For the past four years, Massey University has leased the old Dominion Museum building in Wellington to the Ministry for Culture and Heritage.

The lease is up at the end of the year but the ministry says it has the funds to run the exhibition for another two years, and it's keen to stay.

A select-committee report shows Cabinet has agreed to a two-year extension of the lease - until 2020 - giving the ministry time to prepare the case for a permanent military heritage centre.

However, Massey has not agreed to the extension: its vice-chancellor, Jan Thomas, said that wouldn't be in its best interest.

"I would say that they still have quite a lot of work to do around things that they might like to consider bringing to the table for Massey to discuss. What I have done, is flag to them last year that in the absence of any clear decisions that suit Massey, we will be ceasing the lease and to regain the Dominion Museum Building at the end of 2018," she said.

Professor Thomas said there were three potential options.

  • One - the government buys the building at a price that would allow Massey to build something of a similar size and status.
  • Two - it leases it at a commercial rate that would also allow the university to invest in a new building.
  • Or three - Massey takes it back.

Professor Thomas said when negotiations began back in 2012, the previous government clearly intended to buy the building - but that was no longer the case.

"We've certainly received strong messages that purchasing the building is not something that's a high priority at this point," she said.

Buying the building from the university and its co-owner, the Tenths Trust, would save the government the cost of returning it to its original appearance, once the exhibition leaves.

Last year RNZ revealed the estimated cost of doing that had put the Ministry for Culture and Heritage millions of dollars in deficit.

But the select committee report shows the ministry is expecting next month's budget will contain money to bail them out.

It has declined to be interviewed, but in a statement indicates it was keen to extend the exhibition.

"The government is supporting a lease extension to allow the Great War Exhibition to remain open and increase the opportunity for visitors to experience The Quinn's Post Trench Experience which opened to the public on Saturday 14 April 2018. In its first nine days of operation, more than 1300 visitors have been through the Trench Experience," the statement said.

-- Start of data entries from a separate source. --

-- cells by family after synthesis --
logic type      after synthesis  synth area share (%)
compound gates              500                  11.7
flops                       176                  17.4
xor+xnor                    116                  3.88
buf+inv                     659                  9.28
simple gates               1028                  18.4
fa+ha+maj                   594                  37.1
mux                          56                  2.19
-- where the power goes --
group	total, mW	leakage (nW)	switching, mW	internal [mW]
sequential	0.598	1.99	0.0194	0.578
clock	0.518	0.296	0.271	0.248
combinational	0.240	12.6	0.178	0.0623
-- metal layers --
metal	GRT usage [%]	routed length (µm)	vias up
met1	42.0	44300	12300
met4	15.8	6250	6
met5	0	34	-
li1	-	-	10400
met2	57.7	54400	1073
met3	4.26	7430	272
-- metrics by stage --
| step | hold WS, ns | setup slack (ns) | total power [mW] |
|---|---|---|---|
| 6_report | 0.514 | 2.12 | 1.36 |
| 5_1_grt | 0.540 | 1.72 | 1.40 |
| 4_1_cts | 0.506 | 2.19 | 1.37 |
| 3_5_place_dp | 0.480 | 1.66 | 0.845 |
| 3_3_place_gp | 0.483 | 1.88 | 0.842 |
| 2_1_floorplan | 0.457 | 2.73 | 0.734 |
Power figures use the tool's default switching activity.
===== config.mk =====
export PLATFORM = sky130hd
export DESIGN_NAME = grid_raycast_column_dda_core
export DESIGN_NICKNAME = d
export VERILOG_FILES = /design/src/hw/rtl/grcd_pkg.sv /design/src/hw/rtl/grcd_div.sv /design/src/hw/rtl/grid_raycast_column_dda_core.sv
export VERILOG_INCLUDE_DIRS = /design/src /design/src/hw/rtl
export SDC_FILE = /design/constraint.sdc
export NUM_CORES = 2
export LEC_CHECK = 0
export BUFFER_PORTS_ARGS = -buffer_cell sky130_fd_sc_hd__buf_4
export CAP_MARGIN = 20
export CORE_ASPECT_RATIO = 1.75
export CORE_MARGIN = 4
export CORE_UTILIZATION = 57
export DETAILED_ROUTE_END_ITERATION = 12
export PLACE_DENSITY = 0.87
export SKIP_LAST_GASP = 1
export SLEW_MARGIN = 30
export SYNTH_ARGS = -nofsm -noshare
export SYNTH_HDL_FRONTEND = slang
export SYNTH_SLANG_ARGS = --single-unit

===== constraint.sdc =====
create_clock -name clk -period 8.9 [get_ports clk]
set_input_delay 0.445 -clock clk [delete_from_list [all_inputs] [get_ports clk]]
set_output_delay 0.445 -clock clk [all_outputs]
set_load 0.01 [all_outputs]

===== src/hw/rtl/grid_raycast_column_dda_core_defines.svh =====
// Assertion macros for the raycast column core.
`ifndef GRID_RAYCAST_COLUMN_DDA_CORE_DEFINES_SVH
`define GRID_RAYCAST_COLUMN_DDA_CORE_DEFINES_SVH

`ifndef SYNTH
`define GRCD_ASSERT_IMP(lbl, clk, rst, ante, cons, msg) \
  lbl: assert property (@(posedge clk) disable iff (rst) (ante) |-> (cons)) else $error(msg);
`define GRCD_ASSERT_NXT(lbl, clk, rst, ante, cons, msg) \
  lbl: assert property (@(posedge clk) disable iff (rst) (ante) |=> (cons)) else $error(msg);
`else
`define GRCD_ASSERT_IMP(lbl, clk, rst, ante, cons, msg)
`define GRCD_ASSERT_NXT(lbl, clk, rst, ante, cons, msg)
`endif

`endif


===== src/hw/rtl/grcd_pkg.sv =====
package grcd_pkg;

  localparam int GRID_BITS   = 4;
  localparam int MAX_STEPS   = 32;
  localparam int STEP_W      = $clog2(MAX_STEPS);
  localparam int SCREEN_ROWS = 256;
  localparam int HALF_COLS   = 256;
  localparam int DIV_NUM_W   = 32;
  localparam int DIV_DEN_W   = 16;
  localparam int DIV_CNT_W   = $clog2(DIV_NUM_W);
  localparam int RECIP_W     = 24;
  localparam int SIDE_W      = 32;
  localparam int CFG_IDX_W   = 2;
  localparam int CFG_W       = 64;

  typedef struct packed {
    logic [8:0]         column;
    logic [15:0]        cam_x;
    logic [15:0]        cam_y;
    logic signed [15:0] view_dir_x;
    logic signed [15:0] view_dir_y;
    logic signed [15:0] plane_dir_x;
    logic signed [15:0] plane_dir_y;
  } grcd_in_t;

  typedef struct packed {
    logic [8:0]  column_out;
    logic        wall_side;
    logic [3:0]  hit_cell_x;
    logic [3:0]  hit_cell_y;
    logic [15:0] wall_distance;
    logic [8:0]  line_height;
    logic [7:0]  draw_top;
    logic [7:0]  draw_bottom;
    logic        no_hit;
  } grcd_out_t;

  typedef struct packed {
    logic                 start;
    logic [DIV_NUM_W-1:0] num;
    logic [DIV_DEN_W-1:0] den;
  } grcd_div_req_t;

  typedef struct packed {
    logic                 busy;
    logic                 done;
    logic [DIV_NUM_W-1:0] quo;
  } grcd_div_rsp_t;

  typedef enum logic [3:0] {
    ST_IDLE, ST_RAYX, ST_RAYY, ST_RCPX, ST_WRCPX, ST_RCPY, ST_WRCPY,
    ST_INITX, ST_INITY, ST_WALK, ST_DIST, ST_WDIST, ST_LH, ST_WLH, ST_FIN
  } grcd_state_t;

endpackage


===== src/hw/rtl/grcd_div.sv =====
module grcd_div (
  input  logic                   clk,
  input  logic                   rst,
  input  grcd_pkg::grcd_div_req_t req,
  output grcd_pkg::grcd_div_rsp_t rsp
);
  import grcd_pkg::*;

  logic                 active;
  logic                 done;
  logic [DIV_CNT_W-1:0] cnt;
  logic [DIV_NUM_W-1:0] quo;
  logic [DIV_DEN_W-1:0] rem;
  logic [DIV_DEN_W-1:0] den;
  logic [DIV_DEN_W:0]   rem_sh;
  logic                 fits;

  // One quotient bit per cycle, restoring; a zero divisor yields all ones.
  assign rem_sh = {rem, quo[DIV_NUM_W-1]};
  assign fits   = rem_sh >= {1'b0, den};

  always_ff @(posedge clk) begin
    if (rst) begin
      active <= 1'b0;
      done   <= 1'b0;
      cnt    <= '0;
    end else begin
      done <= 1'b0;
      if (req.start) begin
        active <= 1'b1;
        cnt    <= '0;
      end else if (active) begin
        cnt <= cnt + 1'b1;
        if (cnt == DIV_CNT_W'(DIV_NUM_W - 1)) begin
          active <= 1'b0;
          done   <= 1'b1;
        end
      end
    end
  end

  always_ff @(posedge clk) begin
    if (req.start) begin
      quo <= req.num;
      den <= req.den;
      rem <= '0;
    end else if (active) begin
      quo <= {quo[DIV_NUM_W-2:0], fits};
      rem <= fits ? DIV_DEN_W'(rem_sh - {1'b0, den}) : rem_sh[DIV_DEN_W-1:0];
    end
  end

  assign rsp.busy = active;
  assign rsp.done = done;
  assign rsp.quo  = quo;

endmodule


===== src/hw/rtl/grid_raycast_column_dda_core.sv =====
// Casts one ray per screen column through a 16x16 wall grid by DDA and reports
// the wall side, hit cell, perpendicular distance, line height and draw span.
// One request is worked at a time: input ready is high only while idle. Each
// division runs on the single bit-serial divider: a start, 32 quotient bits
// and a done strobe. A column that hits a wall runs four of them (two
// reciprocal step lengths, the wall distance and the line height) and walks
// 1 to 32 grid steps between setup and finish. A column with no hit skips the
// last two divisions. The finished result sits in an output register, so the
// next request is taken while it waits. The user must write map registers only
// while idle; the block itself does not enforce it.
module grid_raycast_column_dda_core (
  input  logic                                 clk,
  input  logic                                 rst,
  input  logic                                 in_valid,
  output logic                                 in_ready,
  input  grcd_pkg::grcd_in_t                   in_data,
  output logic                                 out_valid,
  input  logic                                 out_ready,
  output grcd_pkg::grcd_out_t                  out_data,
  input  logic                                 cfg_we,
  input  logic [grcd_pkg::CFG_IDX_W-1:0]       cfg_index,
  input  logic [grcd_pkg::CFG_W-1:0]           cfg_wdata
);
  import grcd_pkg::*;
  `include "grid_raycast_column_dda_core_defines.svh"

  grcd_state_t state, state_next;
  grcd_div_req_t div_req;
  grcd_div_rsp_t div_rsp;

  logic [CFG_W-1:0]      map_reg [4];
  logic [255:0]          map_flat;
  grcd_in_t              item;
  logic signed [15:0]    rx, ry;
  logic [RECIP_W-1:0]    dx, dy;
  logic [SIDE_W-1:0]     distx, disty;
  logic [GRID_BITS-1:0]  mx, my;
  logic                  side;
  logic                  hit;
  logic [STEP_W-1:0]     steps;
  logic [15:0]           wall_dist;
  logic [8:0]            lh;

  // ray component: dir + floor(plane*(column-256)/256), saturated
  logic signed [15:0] ray_dir, ray_plane;
  logic signed [9:0]  col_off;
  logic signed [25:0] ray_prod;
  logic signed [17:0] ray_sum;
  logic signed [15:0] ray_sat;

  assign col_off   = $signed({1'b0, item.column}) - 10'sd256;
  assign ray_dir   = (state == ST_RAYX) ? item.view_dir_x : item.view_dir_y;
  assign ray_plane = (state == ST_RAYX) ? item.plane_dir_x : item.plane_dir_y;
  assign ray_prod  = ray_plane * col_off;
  assign ray_sum   = 18'(ray_dir) + 18'(ray_prod >>> 8);
  assign ray_sat   = (ray_sum > 18'sd32767) ? 16'sd32767 :
                     (ray_sum < -18'sd32768) ? -16'sd32768 : ray_sum[15:0];

  logic [15:0] mag_x, mag_y;
  assign mag_x = rx[15] ? 16'(-rx) : 16'(rx);
  assign mag_y = ry[15] ? 16'(-ry) : 16'(ry);

  // initial side distance, one product per cycle
  logic [11:0] frac;
  logic        neg;
  logic [12:0] f;
  logic [RECIP_W-1:0] d_sel;
  logic [36:0] init_prod;
  assign frac      = (state == ST_INITX) ? item.cam_x[11:0] : item.cam_y[11:0];
  assign neg       = (state == ST_INITX) ? rx[15] : ry[15];
  assign f         = neg ? {1'b0, frac} : 13'd4096 - {1'b0, frac};
  assign d_sel     = (state == ST_INITX) ? dx : dy;
  assign init_prod = f * d_sel;

  // one grid step
  logic                 step_x, leave, wall;
  logic [GRID_BITS-1:0] nx, ny;
  assign map_flat = {map_reg[3], map_reg[2], map_reg[1], map_reg[0]};
  assign step_x   = distx < disty;
  always_comb begin
    nx    = mx;
    ny    = my;
    leave = 1'b0;
    if (step_x) begin
      leave = rx[15] ? (mx == '0) : (mx == '1);
      nx    = rx[15] ? mx - 1'b1 : mx + 1'b1;
    end else begin
      leave = ry[15] ? (my == '0) : (my == '1);
      ny    = ry[15] ? my - 1'b1 : my + 1'b1;
    end
  end
  assign wall = map_flat[{nx, ny}];

  // perpendicular distance numerator |edge - cam| * 512
  logic [4:0]         edge_cell;
  logic [16:0]        edge_pos;
  logic signed [17:0] edge_diff;
  logic [16:0]        edge_mag;
  assign edge_cell = side ? ({1'b0, my} + 5'(ry[15])) : ({1'b0, mx} + 5'(rx[15]));
  assign edge_pos  = {edge_cell, 12'd0};
  assign edge_diff = $signed({1'b0, edge_pos}) -
                     $signed({2'b00, (side ? item.cam_y : item.cam_x)});
  assign edge_mag  = edge_diff[17] ? 17'(-edge_diff) : edge_diff[16:0];

  grcd_div u_div (
    .clk (clk),
    .rst (rst),
    .req (div_req),
    .rsp (div_rsp)
  );

  // next state
  always_comb begin
    state_next = state;
    unique case (state)
      ST_IDLE:  if (in_valid) state_next = ST_RAYX;
      ST_RAYX:  state_next = ST_RAYY;
      ST_RAYY:  state_next = ST_RCPX;
      ST_RCPX:  state_next = ST_WRCPX;
      ST_WRCPX: if (div_rsp.done) state_next = ST_RCPY;
      ST_RCPY:  state_next = ST_WRCPY;
      ST_WRCPY: if (div_rsp.done) state_next = ST_INITX;
      ST_INITX: state_next = ST_INITY;
      ST_INITY: state_next = ST_WALK;
      ST_WALK: begin
        if (!leave && wall) state_next = ST_DIST;
        else if (leave || steps == STEP_W'(MAX_STEPS - 1)) state_next = ST_FIN;
      end
      ST_DIST:  state_next = ST_WDIST;
      ST_WDIST: if (div_rsp.done) state_next = ST_LH;
      ST_LH:    state_next = ST_WLH;
      ST_WLH:   if (div_rsp.done) state_next = ST_FIN;
      ST_FIN:   if (!out_valid || out_ready) state_next = ST_IDLE;
      default:  state_next = ST_IDLE;
    endcase
  end

  // sequencer outputs
  always_comb begin
    in_ready      = 1'b0;
    div_req.start = 1'b0;
    div_req.num   = '0;
    div_req.den   = '0;
    unique case (state)
      ST_IDLE: in_ready = 1'b1;
      ST_RCPX: begin
        div_req.start = 1'b1;
        div_req.num   = DIV_NUM_W'(1) << 29;
        div_req.den   = mag_x;
      end
      ST_RCPY: begin
        div_req.start = 1'b1;
        div_req.num   = DIV_NUM_W'(1) << 29;
        div_req.den   = mag_y;
      end
      ST_DIST: begin
        div_req.start = 1'b1;
        div_req.num   = DIV_NUM_W'({edge_mag, 9'd0});
        div_req.den   = side ? mag_y : mag_x;
      end
      ST_LH: begin
        div_req.start = 1'b1;
        div_req.num   = DIV_NUM_W'(SCREEN_ROWS * 256);
        div_req.den   = wall_dist;
      end
      default: ;
    endcase
  end

  always_ff @(posedge clk) begin
    if (rst) begin
      state      <= ST_IDLE;
      out_valid  <= 1'b0;
      map_reg[0] <= '0;
      map_reg[1] <= '0;
      map_reg[2] <= '0;
      map_reg[3] <= '0;
    end else begin
      state <= state_next;
      if (cfg_we) map_reg[cfg_index] <= cfg_wdata;
      if (state == ST_FIN && (!out_valid || out_ready)) out_valid <= 1'b1;
      else if (out_valid && out_ready) out_valid <= 1'b0;
    end
  end

  always_ff @(posedge clk) begin
    case (state)
      ST_IDLE: if (in_valid) item <= in_data;
      ST_RAYX: rx <= ray_sat;
      ST_RAYY: ry <= ray_sat;
      ST_WRCPX: if (div_rsp.done)
        dx <= (div_rsp.quo[DIV_NUM_W-1:RECIP_W] != '0) ? '1 : div_rsp.quo[RECIP_W-1:0];
      ST_WRCPY: if (div_rsp.done)
        dy <= (div_rsp.quo[DIV_NUM_W-1:RECIP_W] != '0) ? '1 : div_rsp.quo[RECIP_W-1:0];
      ST_INITX: begin
        distx <= SIDE_W'(init_prod[36:12]);
        mx    <= item.cam_x[15:12];
        my    <= item.cam_y[15:12];
        steps <= '0;
        hit   <= 1'b0;
      end
      ST_INITY: disty <= SIDE_W'(init_prod[36:12]);
      ST_WALK: begin
        if (step_x) distx <= distx + SIDE_W'(dx);
        else        disty <= disty + SIDE_W'(dy);
        mx    <= nx;
        my    <= ny;
        side  <= !step_x;
        steps <= steps + 1'b1;
        hit   <= !leave && wall;
      end
      ST_WDIST: if (div_rsp.done)
        wall_dist <= (div_rsp.quo[DIV_NUM_W-1:16] != '0) ? '1 : div_rsp.quo[15:0];
      ST_WLH: if (div_rsp.done)
        lh <= (div_rsp.quo > DIV_NUM_W'(SCREEN_ROWS)) ? 9'(SCREEN_ROWS) : div_rsp.quo[8:0];
      ST_FIN: if (!out_valid || out_ready) begin
        out_data.column_out <= item.column;
        out_data.no_hit     <= !hit;
        if (hit) begin
          out_data.wall_side     <= side;
          out_data.hit_cell_x    <= mx;
          out_data.hit_cell_y    <= my;
          out_data.wall_distance <= wall_dist;
          out_data.line_height   <= lh;
          out_data.draw_top      <= 8'(SCREEN_ROWS / 2 - int'(lh[8:1]));
          out_data.draw_bottom   <= lh[8] ? 8'(SCREEN_ROWS - 1)
                                          : 8'(SCREEN_ROWS / 2 + int'(lh[8:1]));
        end else begin
          out_data.wall_side     <= 1'b0;
          out_data.hit_cell_x    <= '0;
          out_data.hit_cell_y    <= '0;
          out_data.wall_distance <= '1;
          out_data.line_height   <= '0;
          out_data.draw_top      <= 8'(SCREEN_ROWS / 2);
          out_data.draw_bottom   <= 8'(SCREEN_ROWS / 2);
        end
      end
      default: ;
    endcase
  end

  `GRCD_ASSERT_NXT(a_accept_starts, clk, rst, in_valid && in_ready, state == ST_RAYX, "no start")
  `GRCD_ASSERT_IMP(a_start_idle_div, clk, rst, div_req.start, !div_rsp.busy, "divider busy")
  `GRCD_ASSERT_NXT(a_fin_publishes, clk, rst, state == ST_FIN && !out_valid, out_valid, "no result")
  `GRCD_ASSERT_IMP(a_ready_only_idle, clk, rst, in_ready, state == ST_IDLE, "ready outside idle")

endmodule

## Yosys cells after proc, flatten, opt, wreduce, memory -nomap -nowiden

Memory sizes are Yosys's and may differ from the RTL's.
Cells that the tools add are included.

- Register bits: 425
- Bits in writable memories: 256
- Input port bits: 176
- Output and inout port bits: 62
- Logic and storage cells: 188
- Memories: 1

- $add $sub $neg: 20
- Multipliers: 2
- $lt $le $gt $ge: 6
- Equality and inequality tests: 27
- Mux-type cells: 61
- Bitwise gates (word level): 2
- Reductions and logical operators: 31

Memory list:

| name | words | width | read ports | clocked after memory_dff | wr ports | RTL line | RTL |
|---|---|---|---|---|---|---|---|
| map_reg | 4 | 64 | 4 | 0 | 4 | grid_raycast_column_dda_core.sv:31 | `logic [CFG_W-1:0] map_reg [4];` |

Operator list:

| kind | number |
|---|---|
| 49-bit one-hot mux with 4 select lines | 1 |
| 16-bit two-way mux | 9 |
| 32-bit two-way mux | 4 |
| 32-bit one-hot mux with 2 select lines | 2 |
| 32-bit by 24-bit adder with 32-bit output | 2 |
| 64-bit two-way mux | 1 |
| 64-bit OR reduction | 1 |
| 4-bit one-hot mux with 15 select lines | 1 |
| 24-bit two-way mux | 2 |
| 4-bit two-way mux | 12 |
| 13-bit by 24-bit multiplier with 37-bit output | 1 |
| 4-bit == test (second input constant) | 9 |
| 32-bit by 9-bit > comparator with 1-bit output (second input constant) | 1 |
| 32-bit less-than comparator | 1 |
| 16-bit negation | 2 |
| 16-bit by 10-bit multiplier with 26-bit output | 1 |
| 16-bit by 18-bit adder with 18-bit output | 1 |
| 18-bit by 16-bit > comparator with 1-bit output (second input constant) | 1 |
| 18-bit by 16-bit less-than comparator with 1-bit output (second input constant) | 1 |
| 1-bit two-way mux | 18 |
| 17-bit by 16-bit subtractor with 18-bit output | 1 |
| 17-bit by 16-bit greater-or-equal comparator with 1-bit output | 1 |
| 17-bit two-way mux | 1 |
| 17-bit negation | 1 |
| 38 further kinds | 74 |

## Longest topological paths before layout

- Word-level depth: 8
- Mapped depth: 37

## By module

Synthesis repeated with hierarchy kept, for this count alone.

- Cells, all modules: 4772
- Area total of the unflattened synthesis: 51089.0 µm²

Modules (own cells, without submodules):

| module | instances | cells each | area each (µm²) | sequential area each (µm²) |
|---|---|---|---|---|
| grid_raycast_column_dda_core | 1 | 4411 | 47174.0 | 18237.5 |
| grcd_div | 1 | 361 | 3915.0 | 1901.8 |

## Least setup slack after synthesis

No wires, ideal clock.

- Path type: register -> register
- From: reg state[2]
- To: reg rx[9] (data pin)
- Setup time: 257 ps
- Arrival: 8189 ps
- Setup slack: 454 ps
- Cell stages (with the launch flop): 34
- Buffers on the path: 4
- Cells stage by stage: dfxtp_1 > buf_4 > nor4b_2 > buf_4 > clkbuf_1 > mux2_2 > nor2b_1 > fa_1 > fa_1 > fa_1 > fa_1 > inv_1 > fa_1 > inv_1 > ha_1 > or3_1 > a21oi_2 > o21ai_2 > a21o_1 > and2_1 > nor3_1 > nor2_1 > ha_1 > and3_1 > a21oi_1 > o21ai_0 > o21ai_0 > o21ai_0 > o41ai_1 > xor2_1 > xor2_2 > nand2_2 > buf_2 > a21o_1

- Longest elaborated chain between the ends: 7

Ends and longest elaborated chain:

| item | RTL line | RTL |
|---|---|---|
| from (decl) | grid_raycast_column_dda_core.sv:27 | `grcd_state_t state, state_next;` |
| from (signal assigned) | grid_raycast_column_dda_core.sv:179 | `state <= state_next;` |
| 4-bit by 1-bit == test with 1-bit output * | grid_raycast_column_dda_core.sv:52, grid_raycast_column_dda_core.sv:53 |  |
| 16-bit two-way mux | grid_raycast_column_dda_core.sv:53 | `assign ray_plane = (state == ST_RAYX) ? item.plane_dir_x : item.plane_dir_y;` |
| 16-bit by 10-bit multiplier with 26-bit output | grid_raycast_column_dda_core.sv:54 | `assign ray_prod = ray_plane * col_off;` |
| 16-bit by 18-bit adder with 18-bit output * | grid_raycast_column_dda_core.sv:55 | `assign ray_sum = 18'(ray_dir) + 18'(ray_prod >>> 8);` |
| 18-bit by 16-bit less-than comparator with 1-bit output | grid_raycast_column_dda_core.sv:57 | `(ray_sum < -18'sd32768) ? -16'sd32768 : ray_sum[15:0];` |
| 16-bit two-way mux | grid_raycast_column_dda_core.sv:57 |  |
| 16-bit two-way mux * | grid_raycast_column_dda_core.sv:56 | `assign ray_sat = (ray_sum > 18'sd32767) ? 16'sd32767 :` |
| via ray_sat[9] | grid_raycast_column_dda_core.sv:49 | `logic signed [15:0] ray_sat;` |
| to (signal assigned) | grid_raycast_column_dda_core.sv:189 | `ST_RAYX: rx <= ray_sat;` |
| to (decl) | grid_raycast_column_dda_core.sv:34 | `logic signed [15:0] rx, ry;` |

The timed path passes the listed nets; every way through them passes the cells marked *.
A chain may end at the register's enable or synchronous reset.

## Worst setup path after layout

- From: reg state[1]
- To: reg rx[1] (data pin)

The elaborated chain is that of the path after synthesis.

==> reports/results.txt <==
Outcome - finished clean
DR pass1 iterations - 8
CP bufs+invs - 4
FP Rows - 145
CTS tree - done
Placed insts - 6093
Max reg flops - 256
CTS Buffer Depth - 3
Worst Setup End Kind - register
Routed Antenna Nets - 0
Final hold vios - 0
CP required - 9.30 ns
Clock sinks - 680
Gr usage total - 0.312
Post-synth cell types - 107
Crit path DAT - 8.91 ns
Synthesized area - 0.0511 mm^2
Largest area contributor in the netlist - edfxtp_1
Slowest stage cell, crit path - fa_1
Post-route clock period utilization - 0.956
Part of the Yosys area used for sequential elements - 0.394
Gp weighted congestion - 0.994
Synth-to-Final Area Change - 13.1%
Clk_lat worst skew - 0.67 ns
Synth warn - 0
Asr flop ratio synth - 0
Most frequent cells in the layout - edfxtp_1, nand2_1, inv_1
DRC errors left - 0
Crit path max-delay family - adder cells
Wirelength, routed - 148 mm
Drt initial violations - 3874
Crit-path max FO - 14
Pre-CTS setup slack - 0.123 ns
Layout cells sized above 1 - 0.129
Port bufs - 237
Vias/cell - 6.19
Post-route minimum period - 8.51 ns
Most used DFF post-synth - edfxtp_1
Die width - 234 um
Vias - 39200
I/O pin total - 238
Die Y - 404 um
Setup CP Type - register to register
Initial antenna violation count - 4
HPWL Detailed - 108 mm
First-pass GRT wire length - 227 mm
Max-slew violation count - 0
Wire per inst - 23.3 um
Syn avg cell area - 10.7 um^2
Vias in the first global route - 40800
EDFF count, synth - 652
Max incr delay on CP - 0.55 ns
Final setup violation count - 0
Final WS setup - 0.392 ns
Max-Cap Viols - 0
Commonest non-fill, non-tap cell in the layout - edfxtp_1
Crit path top cell by count - fa_1
Fillers - 6551
Grt ovf - 0
Startpoint types - register
Top cells by area, synth - edfxtp_1, fa_1, ha_1
Peak Freq - 0.118 GHz
CTS Buf Count - 66
Area of the core - 0.0891 mm^2
Worst rel slew slack - 0.315
Synth Instances - 4788
Util after Layout - 0.648
Slew @ Worst Pin - 1.03 ns
Largest net degree at the start of global routing - 74
Synth Net Count - 5619
Die Area - 0.0946 mm^2
# nets final - 5929
CTS Root Cell - clkbuf_16
Flops & latches, synth - 680
Final Non-Filler Cells - 6327
# H-tree levels - 3
Hold Path Class - primary input to register
FF-to-FF setup slack - 0.39 ns
Initial Util - 0.573
Top cell type's share of synthesized area - 0.383
Setup Skew - 0.0408 ns
Setup TNS - 0 ns
Reg clk slew, reported paths - 0.07 ns
## layout make-up
type / count / area (um^2) / share of cell area
Timing Repair Buffer: 442 / 3620 / 0.0627
Clock inverter: 45 / 510 / 0.00884
Clock buffer: 73 / 1690 / 0.0292
Multi-Input combinational cell: 3417 / 28400 / 0.493
Tap cell: 1176 / 1470 / 0.0255
Inverter: 491 / 1840 / 0.0319
Sequential cell: 680 / 20100 / 0.349
Antenna cell: 3 / 7.51 / 0.000130
## metal layers
layer	GRT usage	vias to the layer above	part of all wire
met5	0	-	0
met2	0.542	2299	0.50
li1	-	17100	-
met4	0.209	0	0.086
met3	0.0511	772	0.086
met1	0.350	19000	0.32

While visitor numbers did drop after the first year, they have been up towards 85,000 annually and visitors rate the exhibition highly, it said.

But Professor Thomas said Massey was keen to have its creative arts centre back in the building.

"We have a world class creative arts college and they've been dispersed for the last four years. We need to bring them all together again as a creative hub," she said.

"We need more floor space, we need some iconic presence at that campus so that we can see where the university is, what the front door is and we also need to regain our capability for running public events there.

"So that sense of public space, where we might have lectures or graduations and so on has been lost for the last four years. We're very keen to regain those things," she said.

The ministry said it was working on a business case for setting up and running a permanent military centre, although there are no timeframes attached to this.